Staking bij de SNCF tijdens de feestdagen: een strategische fout?

greve-sncf.jpg

De SNCF moet meer dan een derde van haar treinen annuleren 23, 24 en 25 dec na een nieuwe staking door enkele van de controleurs, die veeleisend zijn "betere erkenning van de specifieke kenmerken van hun beroep". Ofwel salarisverhogingen en maatregelen met betrekking tot het beheer van hun loopbaan. Ongeveer 200 mensen hadden hun treinen geannuleerd en sommigen hebben geen terugval, de overige treinen zijn vol, evenals de touringcars en autoverhuurbedrijven.

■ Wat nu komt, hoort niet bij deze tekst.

### src/rtl/wave_meter_pkg.sv
// Shared types for the wave_meter receive-side measurement block.
package wave_meter_pkg;

  typedef enum logic [1:0] {UNKNOWN = 2'd0, LOW = 2'd1, HIGH = 2'd2} level_t;
  typedef enum logic [1:0] {IDLE = 2'd0, SEEK = 2'd1, MEASURE = 2'd2} state_t;

  localparam int CYCLES_W = 16;

endpackage

### src/rtl/wave_level_detect.sv
// Hysteresis comparator with a level register; flags LOW->HIGH transitions.
module wave_level_detect import wave_meter_pkg::*; #(
  parameter int SAMPLE_W = 16,
  parameter int HYST     = 256
) (
  input  logic                       clk,
  input  logic                       rst_n,
  input  logic                       clr,
  input  logic                       sample_valid,
  input  logic signed [SAMPLE_W-1:0] sample,
  output level_t                     level,
  output logic                       rise
);

  localparam logic signed [SAMPLE_W-1:0] TH_HI = SAMPLE_W'(HYST);
  localparam logic signed [SAMPLE_W-1:0] TH_LO = -TH_HI;

  level_t level_q;

  // level is the level after accepting the current sample, so the
  // accumulators can classify the sample in the same cycle
  always_comb begin
    level = level_q;
    if (sample_valid) begin
      if (sample >= TH_HI)      level = HIGH;
      else if (sample <= TH_LO) level = LOW;
    end
  end

  assign rise = sample_valid && (level_q == LOW) && (level == HIGH);

  always_ff @(posedge clk or negedge rst_n) begin
    if (!rst_n)   level_q <= UNKNOWN;
    else if (clr) level_q <= UNKNOWN;
    else          level_q <= level;
  end

endmodule

### src/rtl/wave_meter.sv
// Per-channel period / high-time / amplitude meter on rising zero crossings.
module wave_meter import wave_meter_pkg::*; #(
  parameter int SAMPLE_W   = 16,
  parameter int CNT_W      = 32,
  parameter int HYST       = 256,
  parameter int MAX_PERIOD = 2**20
) (
  input  logic                       clk,
  input  logic                       rst_n,
  input  logic                       en,
  input  logic                       sample_valid,
  input  logic signed [SAMPLE_W-1:0] sample,
  output logic                       meas_valid,
  output logic [CNT_W-1:0]           period,
  output logic [CNT_W-1:0]           high_count,
  output logic signed [SAMPLE_W-1:0] v_max,
  output logic signed [SAMPLE_W-1:0] v_min,
  output logic [CYCLES_W-1:0]        cycles,
  output logic                       timeout
);

  localparam logic [CNT_W-1:0] MAX_CNT = CNT_W'(MAX_PERIOD);

  state_t state, state_nxt;
  level_t level;
  logic   rise, acc;
  logic   load, tick, pub, to;

  logic [CNT_W-1:0]           cnt, hi, cnt_inc;
  logic signed [SAMPLE_W-1:0] acc_max, acc_min;

  logic                       pend;
  logic [CNT_W-1:0]           pend_period, pend_hi;
  logic signed [SAMPLE_W-1:0] pend_max, pend_min;

  wave_level_detect #(.SAMPLE_W(SAMPLE_W), .HYST(HYST)) u_lvl (
    .clk          (clk),
    .rst_n        (rst_n),
    .clr          (!en || state == IDLE),
    .sample_valid (sample_valid),
    .sample       (sample),
    .level        (level),
    .rise         (rise)
  );

  assign acc     = en && sample_valid;
  assign cnt_inc = cnt + CNT_W'(1);

  always_ff @(posedge clk or negedge rst_n) begin
    if (!rst_n) state <= IDLE;
    else        state <= state_nxt;
  end

  always_comb begin
    state_nxt = state;
    if (!en) state_nxt = IDLE;
    else begin
      case (state)
        IDLE:    state_nxt = SEEK;
        SEEK:    if (acc && rise) state_nxt = MEASURE;
        MEASURE: if (to) state_nxt = SEEK;
        default: state_nxt = IDLE;
      endcase
    end
  end

  // rise beats timeout: a rise sample never ticks, so to stays low
  always_comb begin
    load = 1'b0;
    tick = 1'b0;
    pub  = 1'b0;
    to   = 1'b0;
    if (acc) begin
      case (state)
        SEEK:    load = rise;
        MEASURE: begin
          load = rise;
          pub  = rise;
          tick = !rise;
          to   = !rise && (cnt_inc == MAX_CNT);
        end
        default: ;
      endcase
    end
  end

  always_ff @(posedge clk or negedge rst_n) begin
    if (!rst_n) begin
      cnt <= '0; hi <= '0; acc_max <= '0; acc_min <= '0;
    end else if (!en) begin
      cnt <= '0; hi <= '0; acc_max <= '0; acc_min <= '0;
    end else if (load) begin
      cnt <= CNT_W'(1); hi <= CNT_W'(1); acc_max <= sample; acc_min <= sample;
    end else if (tick) begin
      cnt <= cnt_inc;
      if (level == HIGH)    hi      <= hi + CNT_W'(1);
      if (sample > acc_max) acc_max <= sample;
      if (sample < acc_min) acc_min <= sample;
    end
  end

  // snapshot at the rise edge; presented one edge later with meas_valid
  always_ff @(posedge clk or negedge rst_n) begin
    if (!rst_n) begin
      pend <= 1'b0; pend_period <= '0; pend_hi <= '0; pend_max <= '0; pend_min <= '0;
    end else if (!en) begin
      pend <= 1'b0; pend_period <= '0; pend_hi <= '0; pend_max <= '0; pend_min <= '0;
    end else begin
      pend <= pub;
      if (pub) begin
        pend_period <= cnt;
        pend_hi     <= hi;
        pend_max    <= acc_max;
        pend_min    <= acc_min;
      end
    end
  end

  always_ff @(posedge clk or negedge rst_n) begin
    if (!rst_n) begin
      meas_valid <= 1'b0; period <= '0; high_count <= '0;
      v_max <= '0; v_min <= '0; cycles <= '0; timeout <= 1'b0;
    end else if (!en) begin
      meas_valid <= 1'b0; period <= '0; high_count <= '0;
      v_max <= '0; v_min <= '0; cycles <= '0; timeout <= 1'b0;
    end else begin
      meas_valid <= pend;
      if (pend) begin
        period     <= pend_period;
        high_count <= pend_hi;
        v_max      <= pend_max;
        v_min      <= pend_min;
        if (cycles != '1) cycles <= cycles + CYCLES_W'(1);
      end
      if (to)        timeout <= 1'b1;
      else if (pend) timeout <= 1'b0;
    end
  end

endmodule

### config.mk
export PLATFORM = sky130hd
export DESIGN_NAME = wave_meter
export DESIGN_NICKNAME = d
export VERILOG_FILES = /design/src/rtl/wave_meter_pkg.sv /design/src/rtl/wave_level_detect.sv /design/src/rtl/wave_meter.sv
export SDC_FILE = /design/constraint.sdc
export NUM_CORES = 1
export LEC_CHECK = 0
export ABC_AREA = 1
export BUFFER_PORTS_ARGS = -buffer_cell sky130_fd_sc_hd__buf_2
export CORE_ASPECT_RATIO = 1.4
export CORE_MARGIN = 2
export CORE_UTILIZATION = 49
export DETAILED_ROUTE_END_ITERATION = 12
export HOLD_SLACK_MARGIN = 0.1
export PLACE_DENSITY_LB_ADDON = 0.2
export SYNTH_ARGS = -nofsm -noshare
export SYNTH_HDL_FRONTEND = slang
export SYNTH_SLANG_ARGS = --single-unit
export TNS_END_PERCENT = 1
### constraint.sdc
create_clock -name clk -period 2.7 [get_ports clk]
set_clock_uncertainty 0.1 [all_clocks]
set_input_delay 0.135 -clock clk [delete_from_list [all_inputs] [get_ports clk]]
set_output_delay 0.135 -clock clk [all_outputs]
set_load 0.05 [all_outputs]
# Word-level counts from Yosys, hierarchy flattened
# Index checks and enable logic that the tools add are counted.
# word_totals
ff_bits	311
latch_bits	0
ram_bits	0
rom_bits	0
input_bits	20
elab_cells	111
n_memories	0
# classes
n_addsub	3
n_mul	0
div_mod_pow	0
n_lt_le_gt_ge	4
n_eq_ne	16
n_shift	0
n_mux	55
bitwise	0
n_reduce_logical	15
# ops
operator	n
2-to-1 mux 32 bit	15
2-to-1 mux 16 bit	19
adder 32 x 1 -> 32 bit (second input constant)	2
equality test 32 x 21 -> 1 bit (second input constant)	1
adder 16 x 1 -> 16 bit (second input constant)	1
greater-or-equal comparator 16 x 10 -> 1 bit (second input constant)	1
greater-than comparator 16 bit	1
less-or-equal comparator 16 x 9 -> 1 bit (second input constant)	1
< comparator 16 bit	1
!= test 16 bit (second input constant)	1
!= test 3 x 1 -> 1 bit (second input constant)	5
2-to-1 mux 2 bit	7
2-to-1 mux 1 bit	13
AND reduction 2 bit	5
!= test 2 x 1 -> 1 bit (second input constant)	3
!= test 3 bit (second input constant)	2
one-hot mux 2 bit (3 select lines)	1
logical AND 1 bit	5
equality test 2 x 1 -> 1 bit (second input constant)	2
equality test 2 bit (second input constant)	2
logical NOT 1 bit	2
logical NOT 2 bit	1
OR reduction 2 bit	1
logical OR 1 bit	1

# Logic depth before layout (Yosys ltp)
# Gate-level depths: netlist (run 1).
# depth
depth_word	13
ltp_mapped	17
mapped_depth_nobuf	17

# Hierarchy
# A second synthesis (run 1) with hierarchy kept.
# unflattened
cells_unflattened	1660
area_unflattened_um2	14223.6
# by_module_without_submodules
mod	n_inst	cells_per_inst	area_per_inst_um2
wave_meter	1	1615	13988.4
wave_level_detect	1	45	235.2

# Least setup slack after synthesis (run 1)
# OpenSTA, ideal clock, no wires.
# synth_timing
path_type	reg2reg
startpoint	register cycles[3]
endpoint	register cycles[14]
setup_ns	0.132
arrival_time_ns	1.985
required_ns	2.468
setup_slack_ns	0.483
path_stages_with_launch	13
path_buffers	0
synth_period_minus_slack_ns	2.217
cell_sequence	dfrtp_1 -> nand3_1 -> nor2_1 -> nand4_1 -> nand2_1 -> inv_1 -> nand2_1 -> nor2_2 -> nand2_1 -> nor2_1 -> nand2_1 -> xor2_1 -> nor2_1
# synth_between
elab_chain_len	4
word_cells_on_any_way	7
cone_classes	add/sub: 1; eq/ne: 2; mux: 3; reduce/logical: 1
# synth_rtl
element	line	text
from (decl)	wave_meter.sv:18	output logic [CYCLES_W-1:0] cycles,
from (signal assigned)	wave_meter.sv:133	if (cycles != '1) cycles <= cycles + CYCLES_W'(1);
adder 16 x 1 -> 16 bit	wave_meter.sv:133	
2-to-1 mux 16 bit	wave_meter.sv:133	
2-to-1 mux 16 bit	wave_meter.sv:128	if (pend) begin
2-to-1 mux 16 bit	wave_meter.sv:123	end else if (!en) begin
# Parallel ways exist; a longest one is shown, timed or not. The select of a mux whose other input is x is not followed.
# A chain may end at the register's enable or synchronous reset.

# Worst setup path after layout (run 1)
# layout_timing
startpoint	register cnt[2]
endpoint	register state[1]
# layout_between
elab_chain_len	7
# layout_rtl
element	line	text
from (decl)	wave_meter.sv:29	logic [CNT_W-1:0] cnt, hi, cnt_inc;
from (signal assigned)	wave_meter.sv:95	cnt <= cnt_inc;
adder 32 x 1 -> 32 bit	wave_meter.sv:47	assign cnt_inc = cnt + CNT_W'(1);
equality test 32 x 21 -> 1 bit	wave_meter.sv:80	to = !rise && (cnt_inc == MAX_CNT);
logical AND 1 bit	wave_meter.sv:80	
2-to-1 mux 1 bit	wave_meter.sv:74	case (state)
2-to-1 mux 1 bit	wave_meter.sv:73	if (acc) begin
!= test 3 bit (no source line)	n/a	
AND reduction 2 bit (no source line)	n/a	
to (signal assigned)	wave_meter.sv:51	else state <= state_nxt;
to (decl)	wave_meter.sv:24	state_t state, state_nxt;
# No other way between the ends.

==> results of run 1 <==
-- cells by family (layout without fill, tap and decap cells) --
logic type,count (synthesis),in the layout,synth area share
compound gates,321,321,0.125
xor+xnor,35,35,0.0209
fa+ha+maj,37,37,0.0316
buf+inv,340,505,0.0915
flops,311,311,0.531
other cells,0,1,0
simple gates,691,691,0.200
-- cells in the final DEF, fill, tap and decap left out, types with 4 or more instances in the layout --
cell and instances:
inv_1 270, a21oi_1 29, nor2_2 8, clkbuf_8 6
o21ai_2 6, dlygate4sd3_1 20, xor2_1 32, nor3_1 45
nor4_1 9, o22ai_1 110, clkbuf_1 7, clkbuf_16 31
nand3_1 65, clkinv_2 4, nand4_1 14, buf_2 132
nor2_4 6, o22ai_2 4, nand2_1 415, o21ai_0 160
buf_12 5, buf_4 18, nor2_1 110, dfrtp_1 311
ha_1 37, nand2_2 5
-- sequential cells by signal, summed over array words and instances (netlist names), 32 cells and up --
register / cells
pend_period: 32
high_count: 32
cnt: 32
hi: 32
period: 32
pend_hi: 32
-- routing by layer --
layer	vias to the layer above	share of wire	GRT usage
met4	0	0.028	0.0823
met3	72	0.048	0.0319
met2	343	0.50	0.419
met5	-	0	0
li1	5889	-	-
met1	5817	0.43	0.324
-- final timing paths --
kind                            from                to  cells past startpoint
hold / removal                 rst_n           cnt[22]                      3
max in group asynchronous      rst_n  u_lvl.level_q[0]                      3
setup / recovery              cnt[2]          state[1]                     14
setup reg to reg              cnt[2]          state[1]                     14
min in group clk                  en        cycles[15]                      4
hold reg to reg            period[6]         period[6]                      2
-- worst max-delay path, cell delays in order, from the launching register on --
cell and delay [ps]:
dfrtp_1 460, nand3_1 200, nor2_2 340, nand2_2 140, nor2_1 140, xor2_1 200, nand2_1 90, nor2_1 160
nand2_1 70, nor2_1 90, nand2_1 100, nand2_2 90, nand2_1 60, nand2_1 60, nand2_1 50
-- synthesized netlist by cell type, drive strengths merged --
| cell | n | area (um2) |
|---|---|---|
| nand4 | 15 | 109 |
| nor3 | 45 | 225 |
| nand2 | 423 | 1610 |
| o21bai | 3 | 22.5 |
| nor2 | 124 | 518 |
| o22ai | 114 | 738 |
| nor4 | 9 | 56.3 |
| o221ai | 1 | 8.76 |
| xnor2 | 3 | 26.3 |
| o21ai | 168 | 863 |
| dfrtp | 311 | 7780 |
| a21boi | 1 | 7.51 |
| a211oi | 1 | 7.51 |
| o21a | 1 | 7.51 |
| nor3b | 3 | 22.5 |
| a21oi | 29 | 145 |
| xor2 | 32 | 280 |
| nand3 | 68 | 363 |
| inv | 274 | 1030 |
| clkbuf | 34 | 128 |
| ha | 37 | 463 |
| a31oi | 2 | 18.8 |
| buf | 32 | 180 |
| and3 | 2 | 12.5 |
| nand3b | 2 | 15.0 |
| o211ai | 1 | 7.51 |
-- final cells by class --
cell class                      instances  area, um2
Multi-Input combinational cell       1084       5550
Clock inverter                         11        144
Fill cell                            2687      12400
Timing Repair Buffer                  176       1110
Inverter                              274       1030
Clock buffer                           44        885
Antenna cell                            1       2.50
Sequential cell                       311       7780
Tap cell                              380        475
-- power breakdown --
group	total [mW]	switching, mW	internal, mW	leakage (nW)
registers	4.76	0.0397	4.72	4.31
logic	0.729	0.514	0.216	3.13
clock network	4.38	1.82	2.56	0.504
total	9.87	2.38	7.50	7.94
-- through the flow --
step                      utilization  worst slack [ps]  hold WS, ps  power, mW
after global placement          0.537               277         -107       5.54
final                           0.579               266          114       9.87
after floorplan                     -               483         -261       5.26
after CTS                       0.578               205          123       9.96
after detailed placement        0.537               215         -105       5.56
after global routing            0.579              31.2          141       10.3
-- what timing repair did --
| action | CTS | global route |
|---|---|---|
| hold endpoints to repair | 372 | 0 |
| setup buffers | 0 | 0 |
| endpoints found under the setup margin | 0 | 2 |
| gates resized for setup | 0 | 3 |
| hold buffers | 20 | 0 |
==> impl_metrics.env, run 1 <==
export IMPL_stdcell_count=2281
export IMPL_period_share=0.901
export IMPL_max_vdd_ir_drop_uv=462
export IMPL_slew_viol_final=0
export IMPL_worst_setup_path_type="reg2reg"
export IMPL_worstMarginPinSlew_ps=1140
export IMPL_grt_pass1_wl_mm=62.4
export IMPL_cts_sinks=311
export IMPL_start_kind="flop"
export IMPL_ys_seq_area_frac=0.531
export IMPL_dieHeight_um=209
export IMPL_portBuffers=133
export IMPL_grt_max_degree=98
export IMPL_arrival_ps=2790
export IMPL_pwr_density_cell_nw_per_um2=581
export IMPL_area_growth_pct=15.9
export IMPL_setup_tns_final_ps=0
export IMPL_ios=134
export IMPL_cts_root_buf="clkbuf_16"
export IMPL_overflow=0
export IMPL_worstSetupEndpointType="flop"
export IMPL_cts_buffers=30
export IMPL_finalSetupViolations=0
export IMPL_gr_usage_all_layers=0.246
export IMPL_finalHoldViolCount=0
export IMPL_die_w_um=150
export IMPL_syn_instance_count=1735
export IMPL_dr_total_vias=12100
export IMPL_ys_ff_latch=311
export IMPL_status="finished clean"
export IMPL_crit_required_ps=3060
export IMPL_htreeDepth=1
export IMPL_path_clk_slew_ps=70
export IMPL_syn_nets=1792
export IMPL_wl_mm=37.9
export IMPL_path_max_fanout=7
export IMPL_wire_per_inst_um=16.6
export IMPL_rsz0062_at_grt="false"
export IMPL_drive_gt1_frac=0.129
export IMPL_yosysUniqueCellTypes=42
export IMPL_core_area_um2=29400
export IMPL_final_area_um2=17000
export IMPL_routabilityCongestion=0.914
export IMPL_cap_violations=0
export IMPL_clock_fmax_ghz=0.411
export IMPL_fin_crit_ps=2430
export IMPL_ant_nets=0
export IMPL_dr_pass1_iters=6
export IMPL_num_nets_final=1934
export IMPL_syn_area_um2=14700
export IMPL_holdCritPathClass="in2async"
export IMPL_via_per_inst=5.31
export IMPL_grt_pass1_vias=12000
export IMPL_syn_area_per_cell_um2=8.44
export IMPL_place_area_um2=15700
export IMPL_drtIter0Drc=731
export IMPL_clkLatencyLatePin_ps=570
export IMPL_rows=74
export IMPL_tritoncts="built"
export IMPL_r2r_slack_ps=270
export IMPL_antenna_found_initial=1
export IMPL_dp_cells=2205
export IMPL_p_leak_nw=7.94
export IMPL_die_area_um2=31300
export IMPL_post_dp_hpwl_mm=26.2
export IMPL_ys_warn_count=0
export IMPL_cts_buffer_depth=3
export IMPL_slew_headroom=0.238
export IMPL_start_util=0.499
export IMPL_drc_errors=0
(Power assumes the default switching activity.)
==> run 2: changes to the inputs <==
Settings changed: ABC_AREA 1 to not set.
==> run 2 against run 1 <==
Against the previous run: critical path type unchanged; register-to-register slack got worse by 500 ps; die area rose by 0.47%; fmax is 17% lower; non-clock buffer count increased by 100; count of clock-buffer cells in the layout rose by 1; combinational power shrank 29%; clock power decreased by 3%; the run now ends with setup timing left; area after synthesis up 0.48%; sequential cell count unchanged; sequential share of layout area shrank 2.3 points.
==> impl_metrics.env, run 2 <==
export IMPL_status="complete, but fails checks"
export IMPL_violations="setup timing"
export IMPL_die_w_um=150
export IMPL_synthTopCellsByCount="dfrtp_1 (311), nand2_1 (237), nor2_1 (199), o21ai_0 (110), mux2i_1 (100)"
export IMPL_synth_edf_count=0
export IMPL_rows=75
export IMPL_path_clk_slew_ps=60
export IMPL_finalSetupViolations=2
export IMPL_start_kind="flop"
export IMPL_die_area_um2=31500
export IMPL_cts_buffer_depth=3
export IMPL_holdCritPathClass="in2async"
export IMPL_ys_top_cells_by_area="dfrtp_1 (53%), mux2i_1 (6.8%), nand2_1 (6.0%), nor2_1 (5.1%), o21ai_0 (3.7%)"
export IMPL_finalHoldViolCount=0
export IMPL_dp_cells=2053
export IMPL_syn_area_per_cell_um2=9.76
export IMPL_slew_viol_final=0
export IMPL_async_reset_ff_frac=1.00
export IMPL_fin_crit_ps=2930
export IMPL_drive_gt1_frac=0.207
export IMPL_routabilityCongestion=0.874
export IMPL_wl_mm=34.4
export IMPL_multi_input_area_um2=6490
export IMPL_pwr_density_cell_nw_per_um2=533
export IMPL_synth_top_cell_by_area="dfrtp_1"
export IMPL_clkLatencyLatePin_ps=570
export IMPL_ys_ff_latch=311
export IMPL_dr_pass1_iters=4
export IMPL_final_common_cell="dfrtp_1"
export IMPL_cts_buffers=30
export IMPL_dieHeight_um=209
export IMPL_final_area_um2=17900
export IMPL_core_area_um2=29700
export IMPL_tritoncts="built"
export IMPL_setup_ws_ps=-233
export IMPL_ys_seq_area_frac=0.529
export IMPL_ios=134
export IMPL_worstSetupEndpointType="flop"
export IMPL_seq_area_um2=7790
export IMPL_cap_violations=0
export IMPL_via_per_inst=5.29
export IMPL_worstMarginPinSlew_ps=801
export IMPL_max_vdd_ir_drop_uv=545
export IMPL_clock_fmax_ghz=0.341
export IMPL_gr_usage_all_layers=0.227
export IMPL_worst_setup_path_type="reg2reg"
export IMPL_path_max_fanout=5
export IMPL_rsz0062_at_grt="true"
export IMPL_period_share=1.09
export IMPL_final_cell_mix="dfrtp_1 (308), nand2_1 (235), nor2_1 (199), buf_2 (131), buf_4 (109)"
export IMPL_ys_warn_count=0
export IMPL_antenna_cells=0
export IMPL_slew_headroom=0.466
export IMPL_grt_pass1_wl_mm=58.5
export IMPL_stdcell_count=2128
export IMPL_wire_per_inst_um=16.2
export IMPL_drtIter0Drc=437
export IMPL_antenna_found_initial=0
export IMPL_syn_instance_count=1508
export IMPL_p_leak_nw=8.11
export IMPL_utilization=0.601
export IMPL_num_nets_final=1779
export IMPL_post_dp_hpwl_mm=23.6
export IMPL_cts_sinks=311
export IMPL_start_util=0.495
export IMPL_hold_ws_ps=111
export IMPL_post_synth_top_count_cell="dfrtp_1"
export IMPL_r2r_slack_ps=-230
export IMPL_yosysUniqueCellTypes=57
export IMPL_cts_root_buf="clkbuf_16"
export IMPL_n_fill_cell=2567
export IMPL_dr_total_vias=11200
export IMPL_crit_required_ps=3060
export IMPL_grt_max_degree=102
export IMPL_portBuffers=133
export IMPL_area_growth_pct=21.5
export IMPL_grt_pass1_vias=11600
export IMPL_reg2reg_depth=9
export IMPL_syn_area_um2=14700
export IMPL_place_area_um2=16600
export IMPL_drc_errors=0
export IMPL_ant_nets=0
export IMPL_synth_top_area_share=0.529
export IMPL_syn_nets=1565
export IMPL_htreeDepth=1
export IMPL_overflow=0
export IMPL_arrival_ps=3290
export IMPL_synthFlopType="dfrtp_1"
-- run 2: changes by cell type after synthesis, moves of 37 or more --
cell      before  now
inv_1        270   47
mux2i_1        0  100
clkbuf_1      34   71
o22ai_1      110    3
xnor2_1        3   55
nor2_1       113  199
o21ai_0      160  110
nand2_1      418  237
-- run 2: repair_timing --
action | 4_1_cts | 5_1_grt
pin swaps | 1 | 1
setup endpoints to repair | 18 | 39
endpoints found under the hold margin | 299 | 0
hold buffers | 21 | 0
resized for setup | 5 | 10
setup buffers | 1 | 0
-- run 2: where the power goes --
group          total [mW]  switching (mW)  internal, mW
Combinational       0.520           0.321         0.199
Clock                4.27            1.77          2.50
Sequential           4.74          0.0366          4.70
Total                9.53            2.13          7.40
-- run 2: cell families (layout without fill, tap and decap cells) --
family	Yosys count	count (layout)	share of synthesized area
buf+inv	141	376	0.0369
xor+xnor	75	75	0.0446
compound gates	178	178	0.0702
fa+ha+maj	37	37	0.0314
flops	311	311	0.529
mux	131	131	0.0917
simple gates	635	635	0.196
-- run 2: layout make-up --
| cell class | count | area share |
|---|---|---|
| inverters | 47 | 0.0100 |
| well taps | 385 | 0.0269 |
| flip-flops and latches | 311 | 0.435 |
| clock inverters | 8 | 0.00692 |
| repair buffers | 276 | 0.110 |
| multi-input cells | 1056 | 0.363 |
| clock buffers | 45 | 0.0485 |
-- run 2: metrics by stage --
stage	total power [mW]	setup TNS (ps)	setup WS (ps)
global placement	5.31	-1310	-169
CTS	9.65	-365	-218
detailed placement	5.32	-2960	-223
floorplan	5.06	-3710	-184
finish	9.53	-394	-233
global route	9.89	-1390	-383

In de sociale dialoog hangt misschien meer dan in welke andere onderhandelingsvorm dan ook het spook van openlijke conflicten boven uitwisselingen. Vakbonden met een competitieve houding (soms beschuldigd van "revolutionair" te zijn zoals de CGT, in tegenstelling tot de zogenaamde "reformistische" vakbonden zoals de CFDT) aarzelen niet om hun vermogen om werkonderbrekingen te organiseren te gebruiken in een poging om te krijgen wat ze eisen van hun hiërarchie.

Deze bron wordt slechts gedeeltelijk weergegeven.